The respective flexible coil tube positioned within each bellows
has a distal end connected in fluid communication with the cap
openings and a proximal end connected separately from the bellows
to a corresponding second opening in the rotatable frame. Thus,
rotation of the rotatable frame about the fluid pressure manifold
advances each of the bellows along a path of travel between a label
pick-up position and a label application position, and selectively
aligns the respective pressure ports with the second openings in
the rotatable frame so that each flexible coil tube is connected to
negative pressure at at least the label pick-up position.
Coils of the flexible coil tube preferably define a longitudinal
axis extending along a direction of extension and retraction of the
bellows. The flexible coil tube also preferably includes a material
having a shape memory so that the flexible coil tube biases the at
least one bellows toward the retracted position. Coils of the
flexible coil are preferably positioned within a rigid mounting cup
when the bellows is in the retracted position.
A partition member may be positioned in an interior portion of the
bellows adjacent the distal end thereof to define a distal end
chamber in fluid communication with the cap openings. The distal
end of the flexible coil tube may be connected in fluid
communication with the distal end chamber. In addition, stop means
may be provided within the distal end chamber for defining a first
positive stop between the partition member and the cap. A second
positive stop may be provided by outermost portions of the rigid
mounting cup contacting the partition member when the bellows is in
the retracted position.
One method aspect of the invention is for making a label applying
apparatus comprising at least one bellows movable between extended
and retracted positions responsive to positive and negative fluid
pressure. The at least one bellows preferably comprises a cap
defining a distal end for carrying the label and having at least
one cap opening therein, and a pleated sidewall connected to the
cap. The method preferably comprises the steps of forming a
flexible coil tube, positioning the flexible coil tube within the
at least one bellows, and connecting a proximal end of the flexible
coil tube in fluid communication with the at least one cap
opening.
BRIEF DESCRIPTION OF THE DRAWINGS
FIG. 1 is a side elevational view of a labeler, with the label
cassette installed, according to the present invention.

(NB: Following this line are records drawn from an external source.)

===== src/rtl/cache_block_fetcher_pkg.sv =====
// Shared types, constants and the byte-lane mapping for the cache block fetcher.
package cache_pkg;

    typedef enum logic [1:0] {IDLE, FETCH, LOAD, DONE} fetch_state_t;

    localparam int BLOCK_BYTES       = 16;
    localparam int WORDS_PER_BLOCK   = 4;
    localparam int WORD_OFFSET_BITS  = 2;
    localparam int BLOCK_OFFSET_BITS = 4;

    // Memory words are big-endian (lowest address in [31:24]) while the block
    // keeps byte k at [8k+7:8k], so each word is byte-reversed into its lane.
    function automatic logic [127:0] place_word(input logic [1:0]  idx,
                                                input logic [31:0] word);
        logic [127:0] lanes;
        lanes = {96'b0, word[7:0], word[15:8], word[23:16], word[31:24]};
        return lanes << {idx, 5'b0};
    endfunction

endpackage


===== src/rtl/cache_block_fetcher_block_assembler.sv =====
// 128-bit block buffer with a per-word write port and a synchronous clear.
module block_assembler
    import cache_pkg::*;
(
    input  logic         clk,
    input  logic         rst,
    input  logic         clr,
    input  logic         we,
    input  logic [1:0]   idx,
    input  logic [31:0]  wdata,
    output logic [127:0] block
);

    always_ff @(posedge clk or posedge rst) begin
        if (rst) begin
            block <= '0;
        end else if (clr) begin
            block <= '0;
        end else if (we) begin
            block <= (block & ~place_word(idx, 32'hFFFF_FFFF)) | place_word(idx, wdata);
        end
    end

endmodule


===== src/rtl/cache_block_fetcher.sv =====
// Cache miss block fetcher: four word reads, assemble, load into the cache array.
// Optional CRITICAL_WORD_FIRST_EN starts at the missed word and reports it early.
module cache_block_fetcher
    import cache_pkg::*;
#(
    parameter int MEM_ADDR_WIDTH   = 10,
    parameter int CACHE_ADDR_WIDTH = 9,
    parameter int DATA_WIDTH       = 32
)
(
    input  logic                        clk,
    input  logic                        rst,
    input  logic                        miss_req,
    input  logic [MEM_ADDR_WIDTH-1:0]   miss_addr,
    output logic                        busy,
    output logic                        done,
    output logic                        mem_rd,
    output logic [MEM_ADDR_WIDTH-1:0]   mem_addr,
    input  logic [DATA_WIDTH-1:0]       mem_rdata,
    input  logic                        mem_ready,
    output logic                        load_block,
    output logic [CACHE_ADDR_WIDTH-1:0] cache_addr,
    output logic [127:0]                block_out,
`ifdef CRITICAL_WORD_FIRST_EN
    output logic                        crit_valid,
    output logic [DATA_WIDTH-1:0]       crit_word,
`endif
    input  logic                        finish_writing_block
);

    fetch_state_t state, state_nx;
    logic [MEM_ADDR_WIDTH-1:0]   base;
    logic [WORD_OFFSET_BITS-1:0] k;
    logic [WORD_OFFSET_BITS-1:0] word_idx;
    logic accept, word_we, last_word;

    assign accept    = (state == IDLE) && miss_req;
    assign word_we   = (state == FETCH) && mem_ready;
    assign last_word = (k == WORD_OFFSET_BITS'(WORDS_PER_BLOCK - 1));

    always_ff @(posedge clk or posedge rst) begin
        if (rst) state <= IDLE;
        else     state <= state_nx;
    end

    // k counts words fetched; word_idx is the block word currently requested.
    always_ff @(posedge clk or posedge rst) begin
        if (rst) begin
            base <= '0;
            k    <= '0;
        end else if (accept) begin
            base <= miss_addr & ~MEM_ADDR_WIDTH'(BLOCK_BYTES - 1);
            k    <= '0;
        end else if (word_we) begin
            k <= k + 1'b1;
        end
    end

`ifdef CRITICAL_WORD_FIRST_EN
    logic [WORD_OFFSET_BITS-1:0] w0;

    always_ff @(posedge clk or posedge rst) begin
        if (rst) begin
            w0         <= '0;
            crit_valid <= 1'b0;
            crit_word  <= '0;
        end else begin
            if (accept) w0 <= miss_addr[BLOCK_OFFSET_BITS-1:WORD_OFFSET_BITS];
            crit_valid <= word_we && (k == '0);
            if (word_we && (k == '0)) crit_word <= mem_rdata;
        end
    end

    assign word_idx = w0 + k;
`else
    assign word_idx = k;
`endif

    always_comb begin
        state_nx   = state;
        busy       = 1'b0;
        done       = 1'b0;
        mem_rd     = 1'b0;
        mem_addr   = '0;
        load_block = 1'b0;
        case (state)
            IDLE: begin
                if (miss_req) state_nx = FETCH;
            end
            FETCH: begin
                busy     = 1'b1;
                mem_rd   = 1'b1;
                mem_addr = base + MEM_ADDR_WIDTH'({word_idx, {WORD_OFFSET_BITS{1'b0}}});
                if (mem_ready && last_word) state_nx = LOAD;
            end
            LOAD: begin
                busy       = 1'b1;
                load_block = 1'b1;
                if (finish_writing_block) state_nx = DONE;
            end
            DONE: begin
                busy     = 1'b1;
                done     = 1'b1;
                state_nx = IDLE;
            end
            default: state_nx = IDLE;
        endcase
    end

    assign cache_addr = base[CACHE_ADDR_WIDTH-1:0];

    block_assembler u_asm (
        .clk   (clk),
        .rst   (rst),
        .clr   (accept),
        .we    (word_we),
        .idx   (word_idx),
        .wdata (mem_rdata),
        .block (block_out)
    );

endmodule


===== config.mk =====
export PLATFORM = sky130hd
export DESIGN_NAME = cache_block_fetcher
export DESIGN_NICKNAME = d
export VERILOG_FILES = /design/src/rtl/cache_block_fetcher_pkg.sv /design/src/rtl/cache_block_fetcher_block_assembler.sv /design/src/rtl/cache_block_fetcher.sv
export SDC_FILE = /design/constraint.sdc
export NUM_CORES = 1
export LEC_CHECK = 0
export CAP_MARGIN = 20
export CORE_ASPECT_RATIO = 0.7
export CORE_UTILIZATION = 37
export CTS_CLUSTER_SIZE = 16
export DETAILED_ROUTE_END_ITERATION = 10
export GPL_ROUTABILITY_DRIVEN = 0
export PLACE_DENSITY = 0.82
export SLEW_MARGIN = 10
export SYNTH_ARGS = -nofsm -noshare
export SYNTH_HDL_FRONTEND = slang
export SYNTH_SLANG_ARGS = --single-unit

===== constraint.sdc =====
create_clock -name clk -period 4.14 [get_ports clk]
set_input_delay 0.621 -clock clk [delete_from_list [all_inputs] [get_ports clk]]
set_output_delay 0.621 -clock clk [all_outputs]
set_load 0.01 [all_outputs]

==> run summary, run 1 <==
The number of cells on the worst reg-to-reg path is 6. The total of max-cap violations was 0; the cell count of the worst hold path was 1. STA puts the critical path data required time at 3.52 ns. For this design the top-level I/O count stands at 198. The register bit count reported by yosys works out to 138. The minimum hold slack is 0.499 ns, and the synthesized area divided by synthesized cell count is 14.7 um2. The final net count was 607. For the total placed instance area, the log shows 7330 um2.

The path type of the worst setup path was register to output pin. For the starting utilization of the core area, the log shows 38.0%. For this design the static power due to leakage is 3.57 nW. Cells fill 56.7% of the core in the end. For this design, the slowest cell found on the critical path is ha_1. The die covers 14900 um2. The total count of hold-check failures in the final report is 0.

For the final count of pins violating max slew, the log shows 0. The final wirelength is 15.4 mm. The post-route clock skew was 0.00908 ns; the final worst slack was 1.22 ns.

The root buffer cell is clkbuf_16. The die boundary width is 145 um. Detailed placement ended at an HPWL of 10.4 mm.

Row generation in the floorplan step produced 36 rows. Entering global routing, the biggest net connects 70 pins. In this run the worst hold path is classified as register to register.

The tools report the final setup TNS as 0 ns. The run gives 4190 as the via count of the first global-routing pass. STA classifies the critical path endpoint as an output pin. At the pin with the least slew margin, the transition time is 1.04 ns. The run gives 14000 um2 as the core region area. Highest fanout seen on the critical path: 16.

The power density of the placed cells came out at 765 nW/um2. For this design, the sink count on the clock tree is 138. The number of cells upsized or downsized after cts is 0, and the number of input and output port buffers inserted is 187. Summing all flip-flop and latch instances after layout gives 3450 um2.

The routed layout has 4074 vias. The finished cells cover 7940 um2. The routed via count divided by cell count came out at 5.40.

The logs give 0 for the number of antenna violations at the first check in global routing and 1.22 ns for the worst setup timing slack at the placement stage. Among cell families on the critical path, the largest total delay comes from buffers and inverters. The largest vdd supply drop was 0.485 mV.

The tools report the number of hold buffers added after cts as 0. STA puts the critical path data arrival time at 2.30 ns. Dividing the detail-routed wire length by the instance count gives 20.4 um.

The share of the clock period used by the worst path came out at 70.5%. The filler cells instantiated in the layout total 1089. TritonCTS built the clock tree.

The number of design-rule violations left by the first detailed-router iteration came out at 202. Counting along the longest clock path gives a buffer depth of 2. From bottom edge to top edge, the die measures 102 um. The instance count of the mapped netlist came out at 363. The area growth from synthesis to layout was 49.0%; the Yosys warning count was 0. The run gives 4 as the H-tree depth. In the routed design, unresolved DRC markers number 0. The critical path depth in cells was 4. The run finished with clean final reports. The maximum cell stage delay along the critical path is 0.58 ns. The setup-violating endpoint count in the final report was 0. Excluding fillers, the count of instances in the completed layout stands at 754.

Leaving out fill and tap cells, the most frequent cells in the layout are 187 x clkdlybuf4s50_1, 138 x dfrtp_1, 124 x a22o_1. The global-route wire length before repair was 24.3 mm; the synthesized cell area was 5330 um2. The library cell used most frequently in the layout, excluding fill and tap cells, is clkdlybuf4s50_1.

The number of antenna diodes in the final layout is 0. For the number of buffers inserted by post-CTS setup repair, the log shows 0. The logs give 21.8% for the total routing usage reported by global routing and 6.08 mW for the sum of internal, switching and leakage power. Setup repair after global routing left no endpoint under its margin. After clock tree synthesis, the clock-pin slew on the worst setup and hold paths is 0.06 ns. Before antenna repair, the detailed router went through 5 iterations. The count of buffering cells on the critical path with inverters included is 2. The headroom to the max-slew limit was 30.6%. Buffers inserted during clock tree synthesis total 17. In the final layout, the share of cells above drive strength 1 is 11.2%. The critical path goes through inv_1 > ha_1 > and2_1 > clkdlybuf4s50_1. After global routing the overflow that remains totals 0. Area occupied by multi-input gates: 1620 um2. The worst setup path is launched from a register. After detailed placement, the design holds a cell count of 721.

The insertion delay of the later-clocked pin in the worst-skew pair was 0.41 ns; the number of nets with antenna violations after routing was 0. For the maximum clock frequency, the log shows 0.343 GHz. The proportion of synthesized chip area in sequential cells came out at 64.8%. The distinct cell type count of the synthesized netlist is 28, and the post-route minimum period is 2.92 ns.
[cells by family after synthesis]
logic type,after synthesis,share of synthesized area (%)
xor+xnor,1,0.164
flops,138,64.8
simple gates,27,3.71
compound gates,134,21.8
other cells,1,0.0704
fa+ha+maj,9,2.11
mux,8,1.67
buf+inv,45,5.64
[report_power, final]
group | switching, mW | leakage (nW) | internal, mW
combinational | 1.04 | 1.42 | 1.36
sequential | 0.343 | 1.87 | 1.84
clock | 0.589 | 0.278 | 0.910
[routing by layer]
| metal | track usage (%) | vias up | routed length, um |
|---|---|---|---|
| li1 | - | 1739 | - |
| met5 | 0 | - | 0 |
| met1 | 27.9 | 2112 | 6540 |
| met3 | 6.88 | 8 | 1260 |
| met2 | 36.1 | 215 | 7470 |
| met4 | 5.91 | 0 | 127 |
[cells in the mapped netlist]
| cell type | n | share of area (%) |
|---|---|---|
| and2_4 | 1 | 0.16 |
| nand2b_1 | 2 | 0.23 |
| o31ai_2 | 1 | 0.23 |
| nand2_2 | 1 | 0.12 |
| nand3_1 | 1 | 0.094 |
| mux2_2 | 6 | 1.3 |
| mux2i_1 | 1 | 0.19 |
| and2_1 | 8 | 0.94 |
| a21oi_1 | 1 | 0.094 |
| conb_1 | 1 | 0.070 |
| nor2_1 | 2 | 0.14 |
| a32oi_1 | 4 | 0.66 |
| buf_8 | 1 | 0.28 |
| buf_4 | 14 | 2.0 |
| nor3_4 | 3 | 0.92 |
| or3b_4 | 1 | 0.21 |
| nor4_4 | 1 | 0.40 |
| a22o_1 | 124 | 20 |
| inv_1 | 8 | 0.56 |
| o21ai_1 | 3 | 0.28 |
| dfrtp_1 | 138 | 65 |
| mux2_1 | 1 | 0.21 |
| a222oi_1 | 1 | 0.19 |
| nand2_1 | 7 | 0.49 |
| clkbuf_1 | 13 | 0.92 |
| ha_1 | 9 | 2.1 |
| buf_6 | 9 | 1.9 |
| xnor2_1 | 1 | 0.16 |
[cell type report]
type,count,area share [%]
sequential,138,43.5
timing repair buffer,201,25.2
multi-input combinational,185,20.5
clock buffer,20,5.63
tap,190,2.99
clock inverter,12,1.77
inverter,8,0.426
[path summary, 6_finish.rpt]
| path | start | end | slack, ns |
|---|---|---|---|
| worst max-delay path | state[1] | mem_addr[9] | 1.22 |
| worst min-delay path | u_asm.block[100] | u_asm.block[100] | 0.50 |
| worst max register to register | state[1] | u_asm.block[56] | 1.34 |
| worst min register to register | u_asm.block[100] | u_asm.block[100] | 0.50 |
| max in group asynchronous | rst | u_asm.block[43] | 2.72 |
| min in group asynchronous | rst | base[7] | 0.51 |
[flip-flops by register name (all words and copies together), names as in the netlist]
name / cells
u_asm.block: 128
state: 2
k: 2
base: 6
[worst register-to-register path, stage by stage, from the launching register on]
cell	delay (ns)
dfrtp_1	0.42
inv_1	0.12
ha_1	0.58
nand2_2	0.32
nor3_4	0.73
buf_4	0.37
a22o_1	0.20
Note: power is estimated with default switching activity, not from simulation.
==> run 2: changes to the inputs <==
--- a/config.mk
+++ b/config.mk
@@ -11,7 +11,7 @@
 export CTS_CLUSTER_SIZE = 16
 export DETAILED_ROUTE_END_ITERATION = 10
 export GPL_ROUTABILITY_DRIVEN = 0
-export PLACE_DENSITY = 0.82
+export PLACE_DENSITY = 0.8
 export SLEW_MARGIN = 10
 export SYNTH_ARGS = -nofsm -noshare
 export SYNTH_HDL_FRONTEND = slang
==> constraint.sdc (replaced) <==
create_clock -name clk -period 2.97 [get_ports clk]
set_input_delay 0.4455 -clock clk [delete_from_list [all_inputs] [get_ports clk]]
set_output_delay 0.4455 -clock clk [all_outputs]
set_load 0.01 [all_outputs]
==> run 2 against run 1 <==
Utilization increased by 0.54 points. Die area unchanged. Sequential share of layout area decreased by 0.41 points. Wire length decreased by 1.1%. Clock skew decreased by 0.00096 ns. Combinational power increased by 41%. Cell count increased by 0.53%. Non-clock buffer count increased by 5. First-iteration DRC count decreased by 17%. Global-route usage decreased by 0.65 points.
==> run summary, run 2 (synthesized netlist as in run 1, its figures left out) <==
The run finished with clean final reports. VDD sags by at most 0.512 mV. STA classifies the critical path endpoint as a register. The highest fanout seen on the critical path came out at 17. Worst hold-check path type: primary input to asynchronous set/reset pin. The floorplan step defined a die boundary enclosing 14900 um2. The run gives 0 as the antenna diode count. The via count of the first global-routing pass was 4175. Once the clock tree was built, the setup fixing pass inserted 0 buffers.

The area occupied by multi-input gates was 1620 um2. The tools report the origin of the critical flop-to-flop path as state[0]. The first global-routing pass estimated 23.8 mm of wire.

The final setup TNS came out at 0 ns. The tools report the number of core rows as 36. The path type of the worst setup path is register to register. From left edge to right edge, the die measures 145 um. The total count of hold-check failures in the final report came out at 0. The library cell used most frequently in the layout, excluding fill and tap cells, is clkdlybuf4s50_1. Number of cells upsized or downsized after cts: 0.

CTS placed an instance of clkbuf_16 at the clock tree root. Critical path depth in cells: 6. The number of antenna violations at the first check in global routing is 0, and the leakage power summed over all cells is 3.61 nW.

For the finished layout, the period the worst path requires is 2.57 ns. The run gives 612 as the final net count. Setup repair after global routing left no endpoint under its margin. Clock latency on the worst-skew pair, taken at its later pin, is 0.40 ns. The tools report the final count of pins violating max slew as 0. Based on the critical path, the design can be clocked at up to 0.389 GHz. Measured against its own limit, the worst slew margin works out to 35.3%. For this block, the initial DRC count from the detailed router was 167.

For this design, the sink count on the clock tree is 138. STA classifies the critical path startpoint as a register. The H-tree depth is 4, and the number of nets with antenna violations after routing is 0. Across the run, the number of max-cap violations was 0.

Across the whole layout, storage elements account for 3450 um2. During I/O placement, the number of pins put on the boundary was 198. After global routing the overflow that remains totals 0.

The area growth from synthesis to layout is 50.4%, and the worst reg2reg path depth is 6. For the pin with the worst max-slew slack, the measured transition is 0.963 ns. The initial utilization of the core area, before any placement, comes to 38.0%.

Hold repair after CTS inserted 0 buffers. The flip-flop count of the largest register after layout was 128; the fraction of final layout cells sized beyond drive strength 1 was 12.0%. For the worst setup path, the data arrival time is 2.90 ns.

Clock-pin slew was measured on the worst setup and hold paths at 0.06 ns. The layout has 1089 filler cells. For this design, the slowest cell found on the critical path is nor4_4. The count of unresolved DRC violations after routing is 0. TritonCTS built the clock tree. The clock tree buffer depth was 2; the power density of the placed cells was 1070 nW/um2.

The maximum cell stage delay along the critical path is 0.81 ns, and the detailed placement HPWL is 10.2 mm. The count of buffering cells on the critical path with inverters included works out to 2. u_asm.block holds more flip-flops than any other register. In this design, the largest share of critical-path delay is due to simple AND/OR/NAND/NOR gates.

The clock arrives with 0.00812 ns of skew. The first detailed-routing pass ran for 7 iterations. The tools report the destination of the worst register-to-register timing path as u_asm.block[11].

The run gives 21.1% as the total routing usage reported by global routing. In the layout the commonest cells are 187 x clkdlybuf4s50_1, 138 x dfrtp_1, 124 x a22o_1. In this run, CTS created clock tree buffers numbering 17.

The average detailed-routed wire length per instance was 20.1 um; the setup-violating endpoint count in the final report was 0. The signal on the critical path passes through inv_1 > ha_1 > and2_4 > nor4_4 > buf_4 > a22o_1. The total area inside the core boundary comes to 14000 um2.

The largest registers in the layout are u_asm.block (128), base (6). At the worst endpoint, the required time is 3.30 ns. Entering global routing, the biggest net connects 65 pins. For the utilization after layout, the log shows 57.2%. The number of input and output port buffers inserted came out at 187. The final route contains 4026 vias. In this run the vertical extent of the chip is 102 um. For this block, the routed nets add up to 15.2 mm of wire.

The routed via count divided by cell count is 5.31, and the share of the clock period used by the worst path is 86.5%. The minimum setup slack among reg-to-reg paths was 0.40 ns.
-- run 2: cell count changes in the layout (fill, tap and decap cells not counted) --
cell and delta:
buf_12 +2, buf_4 +3, bufinv_16 +1, clkbuf_1 -1
clkbuf_8 -1, clkinvlp_4 +1, inv_6 -2, inv_8 +1
-- run 2: worst max path at each step --
| stage | from | to | slack [ns] |
|---|---|---|---|
| global placement | miss_req | u_asm.block[14] | 0.46 |
| detailed placement | miss_req | u_asm.block[2] | 0.33 |
| finish | state[0] | u_asm.block[11] | 0.40 |
| floorplan | rst | base[4] | 0.80 |
| CTS | state[0] | u_asm.block[11] | 0.36 |
| global route | state[0] | u_asm.block[11] | 0.19 |
-- run 2: metal layers --
layer | wire [um] | track usage (%)
met4 | 39 | 4.45
met5 | 0 | 0
met3 | 1340 | 5.98
met1 | 6570 | 27.9
met2 | 7280 | 35.1
-- run 2: stage by stage --
stage | cells | power, mW | worst slack, ns | hold WS (ns) | instance area, um2
4_1_cts | 758 | 8.64 | 0.363 | 0.451 | 8010
5_1_grt | 758 | 8.99 | 0.191 | 0.495 | 8010
3_5_place_dp | 727 | 6.44 | 0.328 | 0.480 | 7410
2_1_floorplan | 368 | 4.49 | 0.803 | 0.473 | 5350
3_3_place_gp | 727 | 6.32 | 0.458 | 0.475 | 7410
6_report | 758 | 8.57 | 0.400 | 0.450 | 8010
-- run 2: layout make-up --
type                            count  area share, %
Clock buffer                       18           5.36
Clock inverter                     13           2.14
Inverter                            8          0.422
Sequential cell                   138           43.1
Timing Repair Buffer              206           25.8
Tap cell                          190           2.97
Multi-Input combinational cell    185           20.3
-- run 2: worst register-to-register path, stage by stage, from the launching register on --
cell	delay (ns)
dfrtp_1	0.39
inv_1	0.11
ha_1	0.33
and2_4	0.27
nor4_4	0.82
buf_4	0.39
a22o_1	0.20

FIG. 2 is a cross-sectional view, taken along line 2--2 of FIG.
1.
FIG. 3 is a side elevational view, partly in section with parts
broken away and eliminated, of the drive train for the labeler of
FIG. 1.
FIG. 4 is a top plan view, partly in section, of the labeler shown
in FIG. 1 with the label cassette removed.
FIG. 5 is an elevational end view of the labeler shown in FIG.
1.
FIG. 6 is a top plan view of a portion of the labeler shown in FIG.
1 showing the bellows wheel.
FIG. 7 is a side elevational view of the label cassette for the
labeler of FIG. 1.
FIG. 8 is a top plan view of the label cassette shown in FIG.
7.
FIG. 9A is a cross-sectional view taken along line 9--9 of FIG.
7.
FIG. 9B is a cross-sectional view of an alternate embodiment of
take-up pinwheels and hubs as shown in FIG. 9A.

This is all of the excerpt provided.